What began as a bipartisan nursing workforce bill in the Georgia House has been transformed by the Georgia Senate into legislation restricting gender-affirming care for transgender minors.
House Bill 54 originally addressed nursing education requirements, home health care services, and related workforce provisions. However, during Senate consideration this week, Republican lawmakers introduced a substitute that replaced much of the original language with measures targeting medical care for transgender youth.
The revised bill would prohibit certain gender-affirming treatments for minors, including puberty blockers and hormone therapy. Georgia previously passed Senate Bill 140 in 2023, which barred gender-affirming surgeries for minors and limited hormone treatments while still allowing puberty blockers under specific circumstances. The new Senate language would further restrict access.
The amended measure passed the Senate largely along party lines, reigniting debate at the Capitol over transgender health care and legislative process.

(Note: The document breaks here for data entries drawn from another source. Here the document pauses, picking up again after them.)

From an optimization exercise on the open Yosys and OpenROAD flow, aimed at small area and a short achievable clock period; shortcuts taken in it are not production practice.
At most, simulation tests tie the RTL to the original design; equivalence was not proved.
The RTL of runs 1 and 2 was laid out without a check of its function.
No activity file was given, so power comes from the tool's default toggle rates.

--- flow/run.sh ---
#!/bin/bash
# Standard layout, with plain buf_1 cells as the port buffers.
export BUFFER_PORTS_ARGS="-buffer_cell sky130_fd_sc_hd__buf_1"
bash standard.sh > standard.log 2>&1
--- standard.sh ---
#!/bin/bash
# synth_recipe.tcl (not shown) runs the flow's synth.tcl, then flattens the netlist and writes it again
# the make line also repeats each setting of config.mk as NAME=value (left out here)
make -C /OpenROAD-flow-scripts/flow DESIGN_CONFIG=/design/flow/config.mk WORK_HOME=/design/flow/orfs CLKGATE_MAP_FILE= SYNTH_SCRIPT=/design/flow/synth_recipe.tcl "${@:-finish}"
--- config.mk ---
export PLATFORM = sky130hd
export DESIGN_NAME = adder
export DESIGN_NICKNAME = adder
export VERILOG_FILES = /design/flow/design.v
export SDC_FILE = /design/flow/constraint.sdc
export NUM_CORES = 4
export LEC_CHECK = 0
export ABC_AREA = 1
export CAP_MARGIN = 20
export CORE_MARGIN = 2
export CORE_UTILIZATION = 40
export CTS_BUF_LIST = sky130_fd_sc_hd__clkbuf_4 sky130_fd_sc_hd__clkbuf_8
export SETUP_SLACK_MARGIN = 1.5
export SLEW_MARGIN = 20
--- constraint.sdc ---
create_clock -name core_clock -period 4.0 [get_ports {clk}]
set_input_delay 0.8000 -clock core_clock [delete_from_list [all_inputs] [get_ports {clk}]]
set_output_delay 0.8000 -clock core_clock [all_outputs]
set_load 0.01 [all_outputs]
--- design.v ---
module adder(clk, rst, in_valid, operand_1, operand_2, out_valid, Sum);
input clk;
input rst;
input in_valid;
input [31:0] operand_1;
input [31:0] operand_2;
output out_valid;
output [31:0] Sum;
reg [1:0] valid;
always @(posedge clk)
    if (rst) valid <= 0;
    else valid <= {valid[0:0], in_valid};
assign out_valid = valid[1];
wire [30:0] op2_iw = operand_2[30:0];
wire [31:0] a = operand_1;
wire [30:0] b = op2_iw;
wire [8:0] d12 = {1'b0, a[30:23]} - {1'b0, b[30:23]};
wire [7:0] d21 = b[30:23] - a[30:23];
wire [7:0] cgt = a[30:23] & ~b[30:23];
wire [7:0] ceq = ~(a[30:23] ^ b[30:23]);
wire [3:0] cgt1, ceq1;
wire [1:0] cgt2, ceq2;
genvar ci;
generate for (ci = 0; ci < 4; ci = ci + 1) begin : cmp1
    assign cgt1[ci] = cgt[2*ci+1] | (ceq[2*ci+1] & cgt[2*ci]);
    assign ceq1[ci] = ceq[2*ci+1] & ceq[2*ci];
end endgenerate
generate for (ci = 0; ci < 2; ci = ci + 1) begin : cmp2
    assign cgt2[ci] = cgt1[2*ci+1] | (ceq1[2*ci+1] & cgt1[2*ci]);
    assign ceq2[ci] = ceq1[2*ci+1] & ceq1[2*ci];
end endgenerate
wire ge = cgt2[1] | (ceq2[1] & (cgt2[0] | ceq2[0]));
wire [7:0] dd = ge ? d12[7:0] : d21;
wire [0:0] sgn_aw = a[31];
wire [7:0] emax_aw = ge ? a[30:23] : b[30:23];
wire [22:0] fb_aw = ge ? a[22:0] : b[22:0];
wire [22:0] fs_aw = ge ? b[22:0] : a[22:0];
wire [4:0] sh_aw = dd[4:0];
wire [0:0] shz_aw = (dd[7:5] != 3'd0) || (dd[4:3] == 2'b11);
wire [23:0] pa = {1'b1, a[22:0]} >> d21[1:0];
wire [23:0] pb = {1'b1, b[22:0]} >> d12[1:0];
wire [23:0] fsp = ge ? pb : pa;
wire [23:0] x2 = fsp;
wire [23:0] x3 = sh_aw[2] ? (x2 >> 4) : x2;
reg [0:0] sgn_s3;
reg [7:0] emax_s3;
reg [22:0] fb_s3;
reg [23:0] xs_s3;
reg [4:0] sh_s3;
reg [0:0] shz_s3;
always @(posedge clk) begin
    sgn_s3 <= sgn_aw;
    emax_s3 <= emax_aw;
    fb_s3 <= fb_aw;
    xs_s3 <= x3;
    sh_s3 <= sh_aw;
    shz_s3 <= shz_aw;
end
wire [23:0] xz3 = shz_s3 ? 24'd0 : xs_s3;
wire [23:0] x4 = sh_s3[3] ? (xz3 >> 8) : xz3;
wire [23:0] x5 = sh_s3[4] ? (x4 >> 16) : x4;
wire [23:0] sml = x5;
wire [24:0] ms;
madd u_madd(.a({1'b1, fb_s3}), .b(sml), .s(ms));
reg [0:0] sgn_c;
reg [7:0] emax_c;
reg [23:0] ms_c;
always @(posedge clk) begin
    sgn_c <= sgn_s3;
    emax_c <= emax_s3;
    ms_c <= ms[24:1];
end
wire [23:0] msn = ms_c;
wire [7:0] e = emax_c + {7'd0, msn[23]};
wire [22:0] f = msn[23] ? msn[22:0] : {msn[21:0], 1'b0};
wire [31:0] res_dw = {sgn_c, e, f};
assign Sum = res_dw;
endmodule
module madd(a, b, s);
input [23:0] a;
input [23:0] b;
output [24:0] s;
wire [23:0] g0 = a & b;
wire [23:0] p0 = a ^ b;
wire g1_1 = g0[1] | (p0[1] & g0[0]);
wire p1_1 = p0[1] & p0[0];
wire g3_1 = g0[3] | (p0[3] & g0[2]);
wire p3_1 = p0[3] & p0[2];
wire g5_1 = g0[5] | (p0[5] & g0[4]);
wire p5_1 = p0[5] & p0[4];
wire g7_1 = g0[7] | (p0[7] & g0[6]);
wire p7_1 = p0[7] & p0[6];
wire g9_1 = g0[9] | (p0[9] & g0[8]);
wire p9_1 = p0[9] & p0[8];
wire g11_1 = g0[11] | (p0[11] & g0[10]);
wire p11_1 = p0[11] & p0[10];
wire g13_1 = g0[13] | (p0[13] & g0[12]);
wire p13_1 = p0[13] & p0[12];
wire g15_1 = g0[15] | (p0[15] & g0[14]);
wire p15_1 = p0[15] & p0[14];
wire g17_1 = g0[17] | (p0[17] & g0[16]);
wire p17_1 = p0[17] & p0[16];
wire g19_1 = g0[19] | (p0[19] & g0[18]);
wire p19_1 = p0[19] & p0[18];
wire g21_1 = g0[21] | (p0[21] & g0[20]);
wire p21_1 = p0[21] & p0[20];
wire g23_1 = g0[23] | (p0[23] & g0[22]);
wire p23_1 = p0[23] & p0[22];
wire g2_1 = g0[2] | (p0[2] & g1_1);
wire p2_1 = p0[2] & p1_1;
wire g3_2 = g3_1 | (p3_1 & g1_1);
wire p3_2 = p3_1 & p1_1;
wire g6_1 = g0[6] | (p0[6] & g5_1);
wire p6_1 = p0[6] & p5_1;
wire g7_2 = g7_1 | (p7_1 & g5_1);
wire p7_2 = p7_1 & p5_1;
wire g10_1 = g0[10] | (p0[10] & g9_1);
wire p10_1 = p0[10] & p9_1;
wire g11_2 = g11_1 | (p11_1 & g9_1);
wire p11_2 = p11_1 & p9_1;
wire g14_1 = g0[14] | (p0[14] & g13_1);
wire p14_1 = p0[14] & p13_1;
wire g15_2 = g15_1 | (p15_1 & g13_1);
wire p15_2 = p15_1 & p13_1;
wire g18_1 = g0[18] | (p0[18] & g17_1);
wire p18_1 = p0[18] & p17_1;
wire g19_2 = g19_1 | (p19_1 & g17_1);
wire p19_2 = p19_1 & p17_1;
wire g22_1 = g0[22] | (p0[22] & g21_1);
wire p22_1 = p0[22] & p21_1;
wire g23_2 = g23_1 | (p23_1 & g21_1);
wire p23_2 = p23_1 & p21_1;
wire g4_1 = g0[4] | (p0[4] & g3_2);
wire p4_1 = p0[4] & p3_2;
wire g5_2 = g5_1 | (p5_1 & g3_2);
wire p5_2 = p5_1 & p3_2;
wire g6_2 = g6_1 | (p6_1 & g3_2);
wire p6_2 = p6_1 & p3_2;
wire g7_3 = g7_2 | (p7_2 & g3_2);
wire p7_3 = p7_2 & p3_2;
wire g12_1 = g0[12] | (p0[12] & g11_2);
wire p12_1 = p0[12] & p11_2;
wire g13_2 = g13_1 | (p13_1 & g11_2);
wire p13_2 = p13_1 & p11_2;
wire g14_2 = g14_1 | (p14_1 & g11_2);
wire p14_2 = p14_1 & p11_2;
wire g15_3 = g15_2 | (p15_2 & g11_2);
wire p15_3 = p15_2 & p11_2;
wire g20_1 = g0[20] | (p0[20] & g19_2);
wire p20_1 = p0[20] & p19_2;
wire g21_2 = g21_1 | (p21_1 & g19_2);
wire p21_2 = p21_1 & p19_2;
wire g22_2 = g22_1 | (p22_1 & g19_2);
wire p22_2 = p22_1 & p19_2;
wire g23_3 = g23_2 | (p23_2 & g19_2);
wire p23_3 = p23_2 & p19_2;
wire g8_1 = g0[8] | (p0[8] & g7_3);
wire p8_1 = p0[8] & p7_3;
wire g9_2 = g9_1 | (p9_1 & g7_3);
wire p9_2 = p9_1 & p7_3;
wire g10_2 = g10_1 | (p10_1 & g7_3);
wire p10_2 = p10_1 & p7_3;
wire g11_3 = g11_2 | (p11_2 & g7_3);
wire p11_3 = p11_2 & p7_3;
wire g12_2 = g12_1 | (p12_1 & g7_3);
wire p12_2 = p12_1 & p7_3;
wire g13_3 = g13_2 | (p13_2 & g7_3);
wire p13_3 = p13_2 & p7_3;
wire g14_3 = g14_2 | (p14_2 & g7_3);
wire p14_3 = p14_2 & p7_3;
wire g15_4 = g15_3 | (p15_3 & g7_3);
wire p15_4 = p15_3 & p7_3;
wire g16_1 = g0[16] | (p0[16] & g15_4);
wire p16_1 = p0[16] & p15_4;
wire g17_2 = g17_1 | (p17_1 & g15_4);
wire p17_2 = p17_1 & p15_4;
wire g18_2 = g18_1 | (p18_1 & g15_4);
wire p18_2 = p18_1 & p15_4;
wire g19_3 = g19_2 | (p19_2 & g15_4);
wire p19_3 = p19_2 & p15_4;
wire g20_2 = g20_1 | (p20_1 & g15_4);
wire p20_2 = p20_1 & p15_4;
wire g21_3 = g21_2 | (p21_2 & g15_4);
wire p21_3 = p21_2 & p15_4;
wire g22_3 = g22_2 | (p22_2 & g15_4);
wire p22_3 = p22_2 & p15_4;
wire g23_4 = g23_3 | (p23_3 & g15_4);
wire p23_4 = p23_3 & p15_4;
assign s[0] = p0[0];
assign s[1] = p0[1] ^ g0[0];
assign s[2] = p0[2] ^ g1_1;
assign s[3] = p0[3] ^ g2_1;
assign s[4] = p0[4] ^ g3_2;
assign s[5] = p0[5] ^ g4_1;
assign s[6] = p0[6] ^ g5_2;
assign s[7] = p0[7] ^ g6_2;
assign s[8] = p0[8] ^ g7_3;
assign s[9] = p0[9] ^ g8_1;
assign s[10] = p0[10] ^ g9_2;
assign s[11] = p0[11] ^ g10_2;
assign s[12] = p0[12] ^ g11_3;
assign s[13] = p0[13] ^ g12_2;
assign s[14] = p0[14] ^ g13_3;
assign s[15] = p0[15] ^ g14_3;
assign s[16] = p0[16] ^ g15_4;
assign s[17] = p0[17] ^ g16_1;
assign s[18] = p0[18] ^ g17_2;
assign s[19] = p0[19] ^ g18_2;
assign s[20] = p0[20] ^ g19_3;
assign s[21] = p0[21] ^ g20_2;
assign s[22] = p0[22] ^ g21_3;
assign s[23] = p0[23] ^ g22_3;
assign s[24] = g23_4;
endmodule
==> results of run 1 <==
[timing repair]
action	4_1_cts	5_1_grt
gates cloned	1	4
gates resized for setup	33	38
hold buffers	0	0
buffers inserted	2	5
setup endpoints to repair	53	39
pin swaps	2	5
[cell families after synthesis]
| logic type | share of synthesized area (%) |
|---|---|
| XOR/XNOR | 2.71 |
| AO/OA/AOI/OAI | 15.3 |
| flip-flops | 29.1 |
| AND/OR/NAND/NOR | 29.6 |
| multiplexers | 2.01 |
| adder cells (fa/ha/maj) | 9.52 |
| buffers and inverters | 11.8 |
[registers in the layout, indices dropped and copies added, names as in the netlist]
name / cells
ms_c: 24
sh_s3: 2
fb_s3: 23
shz_s3: 1
sgn_s3: 1
valid: 2
sgn_c: 1
emax_c: 8
emax_s3: 8
xs_s3: 24
[synthesized netlist by cell type (2+ instances only)]
cell type  count
buf_2         10
dfxtp_1       94
nor2_1        91
xor2_1        14
inv_2          5
buf_4          4
inv_1        121
buf_8          2
nand2_4        2
o21bai_1       2
or2_2          2
o32ai_1        3
a22oi_1        3
nor3_1         2
o22ai_1        5
mux2i_1       13
ha_1          38
o21ai_1       26
o21ai_0       90
fa_1           7
xnor2_1        6
a21oi_1       39
nand4_1        4
o211ai_1       6
nand2_1      314
o21ai_2        4
clkbuf_1      22
buf_6          7
nand2_2        9
nand3_1       46
[final cells by class]
| class | count | area (sq um) | share of cell area (%) |
|---|---|---|---|
| antenna | 1 | 2.50 | 0.0337 |
| clock buffer | 9 | 124 | 1.67 |
| clock inverter | 7 | 103 | 1.38 |
| inverter | 126 | 495 | 6.68 |
| multi-input combinational | 737 | 4000 | 53.9 |
| sequential | 94 | 1890 | 25.5 |
| tap | 216 | 270 | 3.64 |
| timing repair buffer | 112 | 518 | 6.98 |
| timing repair inverter | 2 | 15.0 | 0.202 |
[critical path, stage by stage]
cell and delay [ns]:
buf_1 0.10, inv_1 0.06, ha_1 0.21, fa_2 0.35, inv_1 0.10, nand2_1 0.07, nand2_2 0.06, nand2_2 0.09
nand2_4 0.13, nand2_8 0.12, buf_12 0.19, o21ai_0 0.38
[per-layer routing]
metal  part of all wire (%)  track usage (%)
met3                    3.8             2.89
met5                      0                0
met1                     55             28.4
met2                     40             25.8
met4                    1.2             4.59
[power by group through the flow]
stage	clock (mW)	combinational, mW	sequential, mW
4_1_cts	0.725	1.20	1.27
2_1_floorplan	0	0.914	1.24
5_1_grt	0.764	1.46	1.30
3_5_place_dp	0	1.16	1.29
6_report	0.704	1.28	1.27
3_3_place_gp	0	1.15	1.29
[path summary, 6_finish.rpt]
check	slack, ns	end	depth (start not counted)	startpoint
min	0.33	emax_c[4]	0	emax_s3[4]
max	1.54	fb_s3[19]	12	operand_2[23]
min reg2reg	0.33	emax_c[4]	0	emax_s3[4]
max reg2reg	1.60	ms_c[8]	10	shz_s3
==> summary.txt, run 1 <==
Run status
  • Outcome: finished clean

Clock tree
  • CTS tree: built
  • CTS Buffer Depth: 2
  • Clock latency on the worst-skew pair: 0.36 ns
  • Clk pin slew, worst setup/hold paths: 0.09 ns
  • Clock sink count: 94
  • H-tree depth: 3
  • Cts bufs inserted: 9
  • Root Buffer: clkbuf_8

Detailed routing
  • Final wirelength: 16.0 mm
  • Drt first-iter violations: 389
  • Detailed Routing Iterations Pass 1: 5
  • # DRC: 0
  • WL/cell: 12.3 um
  • Routed vias: 6078
  • Vias per std cell: 4.66
  • ANT nets after route: 0

Yosys
  • Seq/Total Area, Yosys: 29.1%
  • Primary FF master, synth: dfxtp_1
  • Avg Inst Size Synth: 6.47 sq um
  • Ys Warns: 1
  • Cell Area, Synth: 6470 sq um
  • Post-synth top area share: 29.1%
  • Post-synth EDFFs: 0
  • Ys async rst share: 0%
  • Post-synth top area cell: dfxtp_1
  • #FFs+latches synth: 94
  • Cells after Synth: 1000
  • Ranking of synthesized cells by area: dfxtp_1 (29%), nand2_1 (18%), ha_1 (7.4%)
  • Syn nets: 1112
  • Yosys cell types: 39

Timing
  • Final Cycle Share: 61.4%
  • Max Freq: 0.407 GHz
  • Count of final max-slew check failures: 0
  • Setup ws final: 1.54 ns
  • Final setup fails: 0
  • Total Neg Setup Slack: 0 ns
  • Worst Tran Pin Value: 0.460 ns
  • Fin. Hold Viols: 0
  • Hold Slack: 0.333 ns
  • Relative slew slack: 69.0%
  • Clock period minus worst slack: 2.46 ns
  • Clk_skew: 0.00687 ns
  • Unrepaired setup endpoints after global routing: true

GRT
  • Tot GR Track Use: 18.2%
  • Global-route wire length before repair: 26.1 mm
  • Vias in the first global route: 5365
  • GRT Residual Overflow: 0
  • Initial antenna violation count: 0
  • Largest net degree at the start of global routing: 81

Place
  • Post-place setup slack: 0.815 ns
  • Dpl cell area: 6880 sq um
  • IO buf count: 98
  • DP HPWL: 12.1 mm
  • Placed Instances: 1275
  • RD Place Congestion: 0.886

Power and ir drop
  • Worst ir drop on vdd: 0.237 mV
  • PwrDens: 439 nW/um^2
  • Leak: 3.66 nW
  • Combinational power share: 39.2%
  • Tot Pwr: 3.26 mW
  • Clk network pwr share: 21.6%
  • Internal power: 1.97 mW
  • Sw Share: 39.4%
  • Switch Pwr: 1.28 mW
  • Sequential cell fraction of total power: 39.1%

Floorplanning
  • # IOs: 100
  • FP Rows: 46
  • Die width: 131 um
  • Die ar.: 17200 sq um
  • Die Y: 131 um
  • Initial Util: 40.9%
  • Core footprint: 15800 sq um

Run
  • Max cap viols: 0

Finish
  • Layout cells sized above 1: 8.74%
  • Finished Cell Area: 7420 sq um
  • Most common cell after layout, fill and taps aside: nand2_1
  • Post-route insts no fill: 1304
  • Nets: 1194
  • Post-layout util: 46.9%
  • Most frequent cells in the layout: nand2_1 (307), inv_1 (116), buf_1 (96)
  • Area growth, synth to finish: 14.7%
  • Filler Cells Inserted: 1705

Worst setup path
  • Critical Path End Type: flop
  • CP required: 4.22 ns
  • Crit path DAT: 2.67 ns
  • CP Launch Type: input pin
  • CP Class: in -> reg
  • Critical Path Fanout Max: 37

Min path
  • HP Class: reg -> reg
==> run 2: changes to the inputs <==
--- a/design.v
+++ b/design.v
@@ -38,9 +38,8 @@
 wire [4:0] sh_aw = dd[4:0];
 wire [0:0] shz_aw = (dd[7:5] != 3'd0) || (dd[4:3] == 2'b11);
-wire [23:0] pa = {1'b1, a[22:0]} >> d21[1:0];
-wire [23:0] pb = {1'b1, b[22:0]} >> d12[1:0];
+wire [23:0] pa = {1'b1, a[22:0]} >> d21[2:0];
+wire [23:0] pb = {1'b1, b[22:0]} >> d12[2:0];
 wire [23:0] fsp = ge ? pb : pa;
-wire [23:0] x2 = fsp;
-wire [23:0] x3 = sh_aw[2] ? (x2 >> 4) : x2;
+wire [23:0] x3 = fsp;
 reg [0:0] sgn_s3;
 reg [7:0] emax_s3;
==> run 2 against run 1 <==
Still clean on timing, DRC and antenna. Sequential power barely moved. Sequential share of layout area fell by 1.4 points. Count of clock-buffer cells in the layout rose by 2. Combinational power rose by 18%. Maximum frequency barely moved. Global-route usage rose by 1.1 points. Core utilization rose by 2.4 points. Clock power fell by 9.5%. Via count rose by 7.7%. First-iteration DRC count rose by 16%. Highest routed layer unchanged.
==> summary.txt, run 2 <==
Run status
  • Outcome: finished clean (unchanged)

Clock tree
  • Clock latency on the worst-skew pair: 0.37 ns (was 0.36 ns)
  • Root Buffer: clkbuf_8 (unchanged)
  • CTS tree: built (unchanged)
  • Clock sink count: 94 (unchanged)
  • Cts bufs inserted: 9 (unchanged)
  • H-tree depth: 3 (unchanged)
  • CTS Hold Buffers Added: 0 (unchanged)
  • Clk pin slew, worst setup/hold paths: 0.09 ns (about the same)
  • CTS Buffer Depth: 2 (unchanged)

Min path
  • HP Class: reg -> reg (unchanged)
  • Hold_sp: sgn_s3 (was emax_s3[4])

Finish
  • Antenna diodes: 0 (was 1)
  • Layout cells sized above 1: 11.6% (was 8.74%)
  • Most common cell after layout, fill and taps aside: nand2_1 (unchanged)
  • Area growth, synth to finish: 19.9% (was 14.7%)
  • Most frequent cells in the layout: nand2_1 (350), inv_1 (112), buf_1 (96) (was nand2_1 (307), inv_1 (116), buf_1 (96))
  • Largest registers: ms_c x24, xs_s3 x24, fb_s3 x23 (unchanged)
  • Nets: 1250 (was 1194)
  • Finished Cell Area: 7860 sq um (was 7420 sq um)

GRT
  • Vias in the first global route: 5496 (was 5365)
  • Initial antenna violation count: 0 (unchanged)
  • GRT Residual Overflow: 0 (unchanged)
  • Tot GR Track Use: 19.3% (was 18.2%)
  • Global-route wire length before repair: 27.6 mm (was 26.1 mm)
  • Largest net degree at the start of global routing: 73 (was 81)

Yosys
  • Primary FF master, synth: dfxtp_1 (unchanged)
  • Ranking of synthesized cells by area: dfxtp_1 (29%), nand2_1 (21%), o21ai_0 (9.8%) (was dfxtp_1 (29%), nand2_1 (18%), ha_1 (7.4%))
  • Cell Area, Synth: 6550 sq um (was 6470 sq um)
  • Ys async rst share: 0% (unchanged)
  • Ys Warns: 1 (unchanged)
  • Avg Inst Size Synth: 6.35 sq um (was 6.47 sq um)
  • Yosys cell types: 38 (was 39)
  • Post-synth top area share: 28.7% (was 29.1%)
  • Post-synth EDFFs: 0 (unchanged)
  • Seq/Total Area, Yosys: 28.7% (was 29.1%)
  • Post-synth top area cell: dfxtp_1 (unchanged)
  • List of most frequent post-synthesis cells: nand2_1 (358), o21ai_0 (128), inv_1 (120), dfxtp_1 (94), nand3_1 (62) (was nand2_1 (314), inv_1 (121), dfxtp_1 (94), nor2_1 (91), o21ai_0 (90))
  • #FFs+latches synth: 94 (unchanged)
  • Syn nets: 1144 (was 1112)
  • Count leader, synth: nand2_1 (unchanged)
  • Cells after Synth: 1032 (was 1000)

Power and ir drop
  • Tot Pwr: 3.41 mW (was 3.26 mW)
  • Worst ir drop on vdd: 0.164 mV (was 0.237 mV)
  • Sequential cell fraction of total power: 37.1% (was 39.1%)
  • Sw Share: 40.3% (was 39.4%)
  • Leak: 3.78 nW (was 3.66 nW)
  • Switch Pwr: 1.37 mW (was 1.28 mW)
  • PwrDens: 434 nW/um^2 (was 439 nW/um^2)
  • Internal power: 2.04 mW (was 1.97 mW)
  • Clk network pwr share: 18.7% (was 21.6%)
  • Combinational power share: 44.3% (was 39.2%)

Floorplanning
  • Die Y: 132 um (was 131 um)
  • Die width: 132 um (was 131 um)
  • # IOs: 100 (unchanged)
  • Initial Util: 41.1% (was 40.9%)
  • Die ar.: 17400 sq um (was 17200 sq um)
  • Core footprint: 15900 sq um (was 15800 sq um)
  • FP Rows: 46 (unchanged)

Timing
  • Fin. Hold Viols: 0 (unchanged)
  • Clock period minus worst slack: 2.46 ns (about the same)
  • Clk_skew: 0.0111 ns (was 0.00687 ns)
  • Unrepaired setup endpoints after global routing: true (unchanged)
  • Relative slew slack: 69.0% (about the same)
  • Max Freq: 0.407 GHz (about the same)
  • Count of final max-slew check failures: 0 (unchanged)
  • Final Cycle Share: 61.4% (about the same)
  • Worst Tran Pin Value: 0.460 ns (about the same)
  • Final setup fails: 0 (unchanged)
  • Total Neg Setup Slack: 0 ns (unchanged)

Detailed routing
  • WL/cell: 13.1 um (was 12.3 um)
  • Final wirelength: 17.8 mm (was 16.0 mm)
  • ANT nets after route: 0 (unchanged)
  • Detailed Routing Iterations Pass 1: 5 (unchanged)
  • Vias per std cell: 4.81 (was 4.66)
  • Routed vias: 6543 (was 6078)
  • Drt first-iter violations: 453 (was 389)
  • # DRC: 0 (unchanged)

Worst setup path
  • Reg2reg start: sh_s3[3] (was shz_s3)
  • Critical Path End Type: flop (unchanged)
  • CP required: 4.25 ns (was 4.22 ns)
  • CP Class: reg -> reg (was in -> reg)
  • Worst setup path startpoint: sh_s3[3] (was operand_2[23])
  • Critical Path Fanout Max: 8 (was 37)
  • CP Launch Type: flop (was input pin)
  • Crit path DAT: 2.71 ns (was 2.67 ns)

Place
  • Dpl cell area: 6990 sq um (was 6880 sq um)
  • IO buf count: 98 (unchanged)
  • RD Place Congestion: 0.884 (was 0.886)
  • DP HPWL: 13.4 mm (was 12.1 mm)

Run
  • Max cap viols: 0 (unchanged)
## run 2: final timing paths
check / to / slack [ns] / depth (start not counted)
worst max register to register: ms_c[16] / 1.54 / 10
worst min register to register: sgn_c / 0.33 / 0
worst min-delay path: sgn_c / 0.33 / 0
worst max-delay path: ms_c[16] / 1.54 / 10
## run 2: cells by family after synthesis
family,count (synthesis),share of synthesized area [%]
AND/OR/NAND/NOR,488,29.8
AO/OA/AOI/OAI,210,17.4
XOR/XNOR,20,3.08
flip-flops,94,28.7
adder cells (fa/ha/maj),45,9.40
buffers and inverters,172,11.1
multiplexers,3,0.459
## run 2: critical path: stages (launching register included)
cell and delay (ns):
dfxtp_4 0.37, clkbuf_4 0.17, nand2_2 0.16, a22oi_1 0.27, ha_1 0.32, nand3_1 0.11, nand2_2 0.10, a21oi_2 0.20
nand2_4 0.08, fa_1 0.41, xor2_1 0.15
## run 2: power groups by stage
stage / Clock [mW] / Sequential (mW) / Combinational, mW
finish: 0.637 / 1.26 / 1.51
detailed placement: 0 / 1.29 / 1.25
floorplan: 0 / 1.24 / 0.946
global route: 0.701 / 1.29 / 1.70
CTS: 0.663 / 1.27 / 1.32
global placement: 0 / 1.29 / 1.24
## run 2: routing by layer
layer / vias up / global-route usage, % / share of wire (%)
li1: 3519 / - / -
met1: 2806 / 29.7 / 50
met2: 196 / 27.9 / 42
met3: 22 / 2.42 / 5.6
met4: 0 / 5.43 / 1.9
met5: - / 0 / 0
## run 2: layout make-up
type | count | area [sq um]
multi-input cells | 767 | 4200
repair inverters | 4 | 27.5
fillers | 1716 | 8090
clock buffers | 11 | 139
well taps | 216 | 270
clock inverters | 5 | 65.1
repair buffers | 138 | 771
flip-flops and latches | 94 | 1890
inverters | 124 | 485
## run 2: per-stage QoR
step	cells	hold WS (ns)	utilization (%)	worst slack (ns)
4_1_cts	1333	0.335	46.5	1.43
3_5_place_dp	1305	0.315	43.9	0.677
3_3_place_gp	1305	0.311	43.9	0.670
2_1_floorplan	1032	0.310	-	1.50
5_1_grt	1359	0.338	49.3	1.42
6_report	1359	0.331	49.3	1.54
## run 2: timing repair
item	CTS	global route
pin swaps	5	28
endpoints found under the setup margin	66	57
gates resized for setup	38	83
buffers inserted	10	21
cloned	2	5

Democratic lawmakers criticized both the substance of the proposal and the method used to advance it. Because HB 54 originated in the House as a nursing bill, the Senate’s full rewrite means the legislation must now return to the House for consideration. Representatives can either agree to the Senate changes, reject them, or request a conference committee to reconcile differences.
Opponents described the maneuver as a political tactic designed to fast-track controversial policy by attaching it to an unrelated bill that had already cleared one chamber. Supporters argued the restrictions are intended to protect minors and ensure medical caution.
The move drew immediate reaction from LGBTQ advocates across Georgia, who said transforming workforce legislation into a bill restricting medical care limits public transparency and short-circuits expert testimony. Advocacy groups are urging House lawmakers to reject the Senate substitute and restore the original focus of the bill.
Georgia is one of more than two dozen states that have enacted or considered limits on gender-affirming care for minors in recent years. Many of those laws face ongoing legal challenges in federal court. Major medical organizations, including the American Academy of Pediatrics and the American Medical Association, support evidence-based gender-affirming care and oppose categorical legislative bans.
The House must now determine whether HB 54 will remain a nursing policy measure or become part of Georgia’s expanding body of legislation regulating transgender health care.
The decision is expected in the coming days as lawmakers approach key legislative deadlines.